Se juega mucho con ello. Somos un país muy apasionado, ¡lo vemos hasta en el rojo de la bandera! Y, por ello, somos muy de «todo o nada». Eso nos ha llevado a ir lentos en la digitalización: hasta la llegada del coronavirus, el 86% de las empresas ni habían empezado a adentrarse en este mundo. Muchos porque no se lo creían, otros porque no tenían interés… y también había quienes sentían que no sabrían ni cómo hacerlo. La buena noticia es que no nos queda otra, y ahí estamos, ganando mucha velocidad. Pero no es algo que tenga que hacer la gran mayoría, es algo que tenemos que hacer todos. Tenemos que hacerlo porque, si queremos, podemos destacar en todos los sectores en los que ya somos líderes, pero también en los que no, porque el español es así y, esta vez, puede jugar a nuestro favor.

Gran parte de tu trabajo se centra en las nuevas potencialidades laborales de la economía digital. La transición tecnológica será fuente de nuevos empleos, pero algunas tendencias actuales apuntan a un mercado laboral más líquido, o difuminado. ¿Será esta tendencia el empleo del futuro? ¿Desdibujará los límites entre trabajo y vida personal?      

Al hablar de los límites entre el trabajo y la vida personal hay que tener mucho cuidado porque, cuando esto se te va de las manos, puedes olvidarte de tu vida personal, y a la larga eso no puede salir bien. Efectivamente, los límites de toda la vida se van diluyendo pero, precisamente por eso, es el momento de ir levantando otros nuevos. Confieso que a mí me encanta mi trabajo, pero no es justificación suficiente para dejar a los amigos o la familia de lado, y la tentación está ahí…

«Los límites de toda la vida se van diluyendo pero, precisamente por eso, es el momento de ir levantando otros nuevos»

En un debate reciente en Ethic afirmabas: «Vamos a una sociedad más humana gracias a la tecnología». ¿Qué papel juegan las humanidades y la ética en el tecnomundo del futuro?

Fíjate si son importantes las humanidades que yo decidí hacer mi propia tesis doctoral en sociología. Una de las cosas que he aprendido es que, si trabajamos como robots, tendremos los días contados. Ellos no se cansan, no se equivocan y no necesitan vacaciones. Sin embargo, hay muchas cosas que nosotros hacemos genial y que los robots no son ni serán capaces de hacer. Tenemos que entender cuáles son y apostar por centrarnos en ellas.

Una de las líneas rectoras de la Cuarta Revolución Industrial es la automatización de procesos a través de la interconexión centrada más en los objetos que en las personas (Internet of Things). ¿Hará esto a las sociedades del futuro más vulnerables frente a posibles fallos técnicos o ciberataques externos?
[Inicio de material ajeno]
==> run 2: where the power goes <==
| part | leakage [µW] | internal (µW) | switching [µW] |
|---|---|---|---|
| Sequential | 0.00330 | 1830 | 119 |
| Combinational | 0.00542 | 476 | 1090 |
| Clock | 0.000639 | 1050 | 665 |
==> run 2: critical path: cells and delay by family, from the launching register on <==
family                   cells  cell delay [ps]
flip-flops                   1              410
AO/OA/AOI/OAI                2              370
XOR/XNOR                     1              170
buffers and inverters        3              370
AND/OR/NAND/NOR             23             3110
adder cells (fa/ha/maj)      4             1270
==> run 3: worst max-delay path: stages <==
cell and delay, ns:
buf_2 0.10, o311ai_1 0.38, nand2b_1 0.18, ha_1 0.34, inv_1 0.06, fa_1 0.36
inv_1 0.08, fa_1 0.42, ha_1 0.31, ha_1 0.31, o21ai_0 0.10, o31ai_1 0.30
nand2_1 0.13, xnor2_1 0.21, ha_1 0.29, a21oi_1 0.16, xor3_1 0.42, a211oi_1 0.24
**config.mk**
```make
export PLATFORM = sky130hd
export DESIGN_NAME = digit_string_prime_hash
export DESIGN_NICKNAME = d
export VERILOG_FILES = /design/src/design/dsph_pkg.sv /design/src/design/dsph_digit_shift.sv /design/src/design/dsph_mod_step.sv /design/src/design/digit_string_prime_hash.sv
export SDC_FILE = /design/constraint.sdc
export NUM_CORES = 1
export LEC_CHECK = 0
export ABC_AREA = 0
export BUFFER_PORTS_ARGS = -buffer_cell sky130_fd_sc_hd__buf_2
export CAP_MARGIN = 20
export CORE_ASPECT_RATIO = 1.2
export CORE_MARGIN = 10
export CORE_UTILIZATION = 50
export DETAILED_ROUTE_END_ITERATION = 12
export PLACE_DENSITY = 0.73
export SLEW_MARGIN = 20
export SYNTH_ARGS = -nofsm -noshare
export SYNTH_HDL_FRONTEND = slang
export SYNTH_SLANG_ARGS = --single-unit
```
**constraint.sdc**
```tcl
create_clock -name clk_i -period 7.35 [get_ports clk_i]
set_clock_uncertainty 0.05 [all_clocks]
set_input_delay 0.735 -clock clk_i [delete_from_list [all_inputs] [get_ports clk_i]]
set_output_delay 0.735 -clock clk_i [all_outputs]
set_load 0.02 [all_outputs]
```
<file path="src/rtl/rrs_pkg.sv">
`timescale 1ns / 1ps
// ----------------------------------------------------------------------------
// rrs_pkg
// Shared types and codes for the round-robin scheduler block.
// ----------------------------------------------------------------------------
package rrs_pkg;

   // command codes
   localparam logic [1:0] CMD_CLEAR = 2'd0;
   localparam logic [1:0] CMD_LOAD  = 2'd1;

   // status codes
   localparam logic [2:0] ST_CLEARED = 3'd0;
   localparam logic [2:0] ST_LOADED  = 3'd1;
   localparam logic [2:0] ST_FULL    = 3'd2;
   localparam logic [2:0] ST_SLICE   = 3'd3;
   localparam logic [2:0] ST_EMPTY   = 3'd4;

   // shared arithmetic unit operations
   typedef enum logic {
      ALU_ADD_SAT = 1'b0,
      ALU_SUB     = 1'b1
   } alu_op_type;

   typedef struct packed {
      logic [1:0]  command;
      logic [15:0] arrival_time;
      logic [15:0] burst_time;
   } req_type;

   typedef struct packed {
      logic [2:0]  status;
      logic [3:0]  process_index;
      logic [31:0] slice_end_time;
      logic        finished;
      logic [31:0] waiting_time;
      logic [31:0] turnaround_time;
   } rsp_type;

endpackage

</file>
<file path="src/rtl/rrs_alu.sv">
`timescale 1ns / 1ps
// ----------------------------------------------------------------------------
// rrs_alu
// Shared 32-bit adder: saturating add, or subtract with a greater-or-equal flag.
// ----------------------------------------------------------------------------
module rrs_alu (
   input  rrs_pkg::alu_op_type op,
   input  logic [31:0]         a,
   input  logic [31:0]         b,
   output logic [31:0]         result,
   output logic                ge
);
   logic [32:0] sum;

   // one carry chain for both operations
   always_comb begin
      if (op == rrs_pkg::ALU_ADD_SAT) begin
         sum = {1'b0, a} + {1'b0, b};
         result = sum[32] ? 32'hFFFF_FFFF : sum[31:0];
      end else begin
         sum = {1'b0, a} + {1'b0, ~b} + 33'd1;
         result = sum[31:0];
      end
      ge = sum[32];
   end

endmodule

</file>
<file path="src/rtl/round_robin_cpu_scheduler_top.sv">
`timescale 1ns / 1ps
// ----------------------------------------------------------------------------
// round_robin_cpu_scheduler_top
// Round-robin process scheduler with a time quantum and a sorted process table.
// ----------------------------------------------------------------------------
// A command is taken when start is high and busy is low; its one result shows
// on rsp_data for a single cycle with rsp_valid, and the receiver cannot stall
// it. A clear answers in the next cycle. A load walks the table one entry a
// cycle to insert in arrival order, then fixes the ready queue one entry a
// cycle; a load into a full table answers with ST_FULL. A slice walks to the
// first unfinished entry, rescans the table for arrivals when the queue is
// empty, runs the queue head, then rescans the whole table for arrivals, one
// entry a cycle through a single shared 32-bit adder.
// The quantum register may be written while busy is low.
// ----------------------------------------------------------------------------
module round_robin_cpu_scheduler_top #(
   parameter int MAX_PROCESSES = 16
) (
   input  logic             clock,
   input  logic             reset,
   input  logic             start,
   output logic             busy,
   input  rrs_pkg::req_type req_data,
   output logic             rsp_valid,
   output rrs_pkg::rsp_type rsp_data,
   input  logic             csr_valid,
   output logic             csr_ready,
   input  logic [15:0]      csr_data
);
   localparam int IW = $clog2(MAX_PROCESSES);
   localparam int CW = $clog2(MAX_PROCESSES + 1);
   localparam logic [CW-1:0] P_C = CW'(MAX_PROCESSES);

   typedef enum logic [3:0] {
      S_IDLE, S_LD_SHIFT, S_LD_FIX, S_FIND, S_SCAN, S_POP, S_EXEC, S_TURN, S_WAIT
   } state_type;

   typedef enum logic [1:0] {
      SCAN_PRE, SCAN_FIN, SCAN_PUSH
   } scan_type;

   state_type        state_ff;
   scan_type         scan_mode_ff;
   logic [15:0]      tq_ff;
   logic [15:0]      arrival_ff [MAX_PROCESSES];
   logic [15:0]      burst_ff [MAX_PROCESSES];
   logic [15:0]      remain_ff [MAX_PROCESSES];
   logic [IW-1:0]    lidx_ff [MAX_PROCESSES];
   logic [IW-1:0]    fifo_ff [MAX_PROCESSES];
   logic [MAX_PROCESSES-1:0] done_ff;
   logic [MAX_PROCESSES-1:0] queued_ff;
   logic [IW-1:0]    head_ff;
   logic [CW-1:0]    fcount_ff;
   logic [CW-1:0]    pcount_ff;
   logic [31:0]      time_ff;
   logic             started_ff;
   logic [CW-1:0]    k_ff;
   logic [CW-1:0]    pos_ff;
   logic [IW-1:0]    cur_ff;
   logic [15:0]      arr_in_ff;
   logic [15:0]      bur_in_ff;
   logic [31:0]      tt_ff;
   logic             rsp_valid_ff;
   rrs_pkg::rsp_type rsp_ff;

   logic [IW-1:0]    k_idx;
   logic [IW-1:0]    km1_idx;
   logic [CW:0]      fix_sum;
   logic [IW-1:0]    fix_slot;
   logic [CW:0]      push_sum;
   logic [IW-1:0]    push_slot;
   logic [15:0]      tq_eff;
   rrs_pkg::alu_op_type alu_op;
   logic [31:0]      alu_a;
   logic [31:0]      alu_b;
   logic [31:0]      alu_y;
   logic             alu_ge;

   assign k_idx   = k_ff[IW-1:0];
   assign km1_idx = IW'(k_ff - CW'(1));
   assign tq_eff  = (tq_ff == 16'd0) ? 16'd1 : tq_ff;

   // ring slot arithmetic for queue walk and push
   always_comb begin
      fix_sum  = {1'b0, CW'(head_ff)} + {1'b0, k_ff};
      push_sum = {1'b0, CW'(head_ff)} + {1'b0, fcount_ff};
      fix_slot  = (fix_sum >= (CW+1)'(MAX_PROCESSES)) ?
                  IW'(fix_sum - (CW+1)'(MAX_PROCESSES)) : IW'(fix_sum);
      push_slot = (push_sum >= (CW+1)'(MAX_PROCESSES)) ?
                  IW'(push_sum - (CW+1)'(MAX_PROCESSES)) : IW'(push_sum);
   end

   // operand select for the shared adder
   always_comb begin
      alu_op = rrs_pkg::ALU_SUB;
      alu_a  = time_ff;
      alu_b  = 32'd0;
      case (state_ff)
         S_LD_SHIFT: begin
            alu_a = {16'd0, arr_in_ff};
            alu_b = {16'd0, arrival_ff[km1_idx]};
         end
         S_FIND, S_SCAN: alu_b = {16'd0, arrival_ff[k_idx]};
         S_EXEC: begin
            alu_op = rrs_pkg::ALU_ADD_SAT;
            alu_b  = (remain_ff[cur_ff] <= tq_eff) ? {16'd0, remain_ff[cur_ff]}
                                                   : {16'd0, tq_eff};
         end
         S_TURN: alu_b = {16'd0, arrival_ff[cur_ff]};
         S_WAIT: begin
            alu_a = tt_ff;
            alu_b = {16'd0, burst_ff[cur_ff]};
         end
         default: alu_b = 32'd0;
      endcase
   end

   rrs_alu u_alu (
      .op     (alu_op),
      .a      (alu_a),
      .b      (alu_b),
      .result (alu_y),
      .ge     (alu_ge)
   );

   // sequencer, tables and result register
   always_ff @(posedge clock) begin
      rsp_valid_ff <= 1'b0;
      if (csr_valid) begin
         tq_ff <= csr_data;
      end
      case (state_ff)
         S_IDLE: begin
            if (start) begin
               arr_in_ff <= req_data.arrival_time;
               bur_in_ff <= req_data.burst_time;
               rsp_ff    <= '0;
               k_ff      <= '0;
               if (req_data.command == rrs_pkg::CMD_CLEAR) begin
                  done_ff      <= '0;
                  queued_ff    <= '0;
                  head_ff      <= '0;
                  fcount_ff    <= '0;
                  pcount_ff    <= '0;
                  time_ff      <= '0;
                  started_ff   <= 1'b0;
                  rsp_valid_ff <= 1'b1;
               end else if (req_data.command == rrs_pkg::CMD_LOAD) begin
                  if (pcount_ff >= P_C) begin
                     rsp_ff.status <= rrs_pkg::ST_FULL;
                     rsp_valid_ff  <= 1'b1;
                  end else begin
                     k_ff     <= pcount_ff;
                     state_ff <= S_LD_SHIFT;
                  end
               end else begin
                  state_ff <= S_FIND;
               end
            end
         end
         // insertion walk from the tail, one entry a beat
         S_LD_SHIFT: begin
            if (k_ff != '0 && !alu_ge) begin
               arrival_ff[k_idx] <= arrival_ff[km1_idx];
               burst_ff[k_idx]   <= burst_ff[km1_idx];
               remain_ff[k_idx]  <= remain_ff[km1_idx];
               lidx_ff[k_idx]    <= lidx_ff[km1_idx];
               done_ff[k_idx]    <= done_ff[km1_idx];
               queued_ff[k_idx]  <= queued_ff[km1_idx];
               k_ff <= k_ff - CW'(1);
            end else begin
               arrival_ff[k_idx] <= arr_in_ff;
               burst_ff[k_idx]   <= bur_in_ff;
               remain_ff[k_idx]  <= bur_in_ff;
               lidx_ff[k_idx]    <= IW'(pcount_ff);
               done_ff[k_idx]    <= 1'b0;
               queued_ff[k_idx]  <= 1'b0;
               pos_ff   <= k_ff;
               k_ff     <= '0;
               state_ff <= S_LD_FIX;
            end
         end
         // renumber queued entries behind the insertion point
         S_LD_FIX: begin
            if (k_ff == fcount_ff) begin
               rsp_ff.status        <= rrs_pkg::ST_LOADED;
               rsp_ff.process_index <= 4'(pcount_ff);
               rsp_valid_ff         <= 1'b1;
               pcount_ff            <= pcount_ff + CW'(1);
               state_ff             <= S_IDLE;
            end else begin
               if (CW'(fifo_ff[fix_slot]) >= pos_ff) begin
                  fifo_ff[fix_slot] <= fifo_ff[fix_slot] + IW'(1);
               end
               k_ff <= k_ff + CW'(1);
            end
         end
         // first unfinished entry, start time and idle jump
         S_FIND: begin
            if (k_ff == pcount_ff) begin
               rsp_ff.status         <= rrs_pkg::ST_EMPTY;
               rsp_ff.slice_end_time <= time_ff;
               rsp_valid_ff          <= 1'b1;
               state_ff              <= S_IDLE;
            end else if (!done_ff[k_idx]) begin
               if (!started_ff) begin
                  started_ff <= 1'b1;
                  time_ff    <= {16'd0, arrival_ff[k_idx]};
               end else if (fcount_ff == '0 && !alu_ge) begin
                  time_ff <= {16'd0, arrival_ff[k_idx]};
               end
               k_ff         <= '0;
               scan_mode_ff <= SCAN_PRE;
               state_ff     <= (fcount_ff == '0) ? S_SCAN : S_POP;
            end else begin
               k_ff <= k_ff + CW'(1);
            end
         end
         // arrival scan, one entry a beat
         S_SCAN: begin
            if (k_ff == pcount_ff) begin
               case (scan_mode_ff)
                  SCAN_PRE: state_ff <= S_POP;
                  SCAN_PUSH: begin
                     if (fcount_ff < P_C) begin
                        fifo_ff[push_slot] <= cur_ff;
                        fcount_ff          <= fcount_ff + CW'(1);
                        queued_ff[cur_ff]  <= 1'b1;
                     end
                     rsp_ff.slice_end_time <= time_ff;
                     rsp_valid_ff          <= 1'b1;
                     state_ff              <= S_IDLE;
                  end
                  default: begin
                     rsp_ff.slice_end_time <= time_ff;
                     rsp_valid_ff          <= 1'b1;
                     state_ff              <= S_IDLE;
                  end
               endcase
            end else begin
               if (!(scan_mode_ff == SCAN_PUSH && k_idx == cur_ff) &&
                   !done_ff[k_idx] && !queued_ff[k_idx] && alu_ge &&
                   fcount_ff < P_C) begin
                  fifo_ff[push_slot] <= k_idx;
                  fcount_ff          <= fcount_ff + CW'(1);
                  queued_ff[k_idx]   <= 1'b1;
               end
               k_ff <= k_ff + CW'(1);
            end
         end
         // take the queue head
         S_POP: begin
            if (fcount_ff == '0) begin
               rsp_ff.status         <= rrs_pkg::ST_EMPTY;
               rsp_ff.slice_end_time <= time_ff;
               rsp_valid_ff          <= 1'b1;
               state_ff              <= S_IDLE;
            end else begin
               cur_ff                     <= fifo_ff[head_ff];
               queued_ff[fifo_ff[head_ff]] <= 1'b0;
               head_ff   <= (head_ff == IW'(MAX_PROCESSES - 1)) ? '0 : head_ff + IW'(1);
               fcount_ff <= fcount_ff - CW'(1);
               rsp_ff.status        <= rrs_pkg::ST_SLICE;
               rsp_ff.process_index <= 4'(lidx_ff[fifo_ff[head_ff]]);
               state_ff  <= S_EXEC;
            end
         end
         // run for the remaining work or one quantum
         S_EXEC: begin
            time_ff <= alu_y;
            k_ff    <= '0;
            if (remain_ff[cur_ff] <= tq_eff) begin
               remain_ff[cur_ff] <= '0;
               done_ff[cur_ff]   <= 1'b1;
               rsp_ff.finished   <= 1'b1;
               state_ff          <= S_TURN;
            end else begin
               remain_ff[cur_ff] <= remain_ff[cur_ff] - tq_eff;
               scan_mode_ff      <= SCAN_PUSH;
               state_ff          <= S_SCAN;
            end
         end
         S_TURN: begin
            tt_ff                  <= alu_y;
            rsp_ff.turnaround_time <= alu_y;
            state_ff               <= S_WAIT;
         end
         S_WAIT: begin
            rsp_ff.waiting_time <= alu_ge ? alu_y : 32'd0;
            scan_mode_ff        <= SCAN_FIN;
            state_ff            <= S_SCAN;
         end
         default: state_ff <= S_IDLE;
      endcase
      if (reset) begin
         state_ff     <= S_IDLE;
         scan_mode_ff <= SCAN_PRE;
         tq_ff        <= 16'd4;
         done_ff      <= '0;
         queued_ff    <= '0;
         head_ff      <= '0;
         fcount_ff    <= '0;
         pcount_ff    <= '0;
         time_ff      <= '0;
         started_ff   <= 1'b0;
         rsp_valid_ff <= 1'b0;
      end
   end

   assign busy      = (state_ff != S_IDLE);
   assign csr_ready = 1'b1;
   assign rsp_valid = rsp_valid_ff;
   assign rsp_data  = rsp_ff;

`ifndef SYNTHESIS
   // queue never holds more than the table
   a_fifo_bound: assert property (@(posedge clock) disable iff (reset)
      fcount_ff <= pcount_ff)
      else $error("ready queue larger than table");

   // table never overflows
   a_table_bound: assert property (@(posedge clock) disable iff (reset)
      pcount_ff <= P_C)
      else $error("process count above capacity");

   // an accepted command either answers next cycle or keeps the block busy
   a_cmd_progress: assert property (@(posedge clock) disable iff (reset)
      (start && !busy) |=> (busy || rsp_valid))
      else $error("command dropped");
`endif

endmodule
</file>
Ya lo dice la teoría: «Todo objeto conectado a internet corre el riesgo de ser hackeado». Es inevitable, al menos por ahora: tenemos más conexiones y eso te abre más puertas. Sin embargo, las conexiones son por y para algo. Si las tengo ahí es porque me permiten hacer cosas maravillosas como la conducción autónoma, reducir la contaminación o aumentar –hasta límites insospechados– la calidad de vida de los enfermos crónicos. Y en la balanza riesgo-beneficio, las conexiones terminan compensando. La cuestión es que tenemos que poner en marcha los mecanismos necesarios para minimizar los riesgos.

En tus conferencias sueles hacer alusión al miedo como un elemento natural –e incluso necesario para escapar de la temeridad– que, sin embargo, no debe frenarnos. Ante un mundo todavía por definir, ¿a qué deberíamos tener miedo?

En un mundo por definir, tengo miedo a que perdamos los valores, a que se nos olvide la importancia del respeto, del estudio, del esfuerzo… porque entonces iremos para atrás como los cangrejos. A estas alturas de la película no puede ser, y por eso es tan importante la labor de medios como Ethic, para formar y dar conciencia.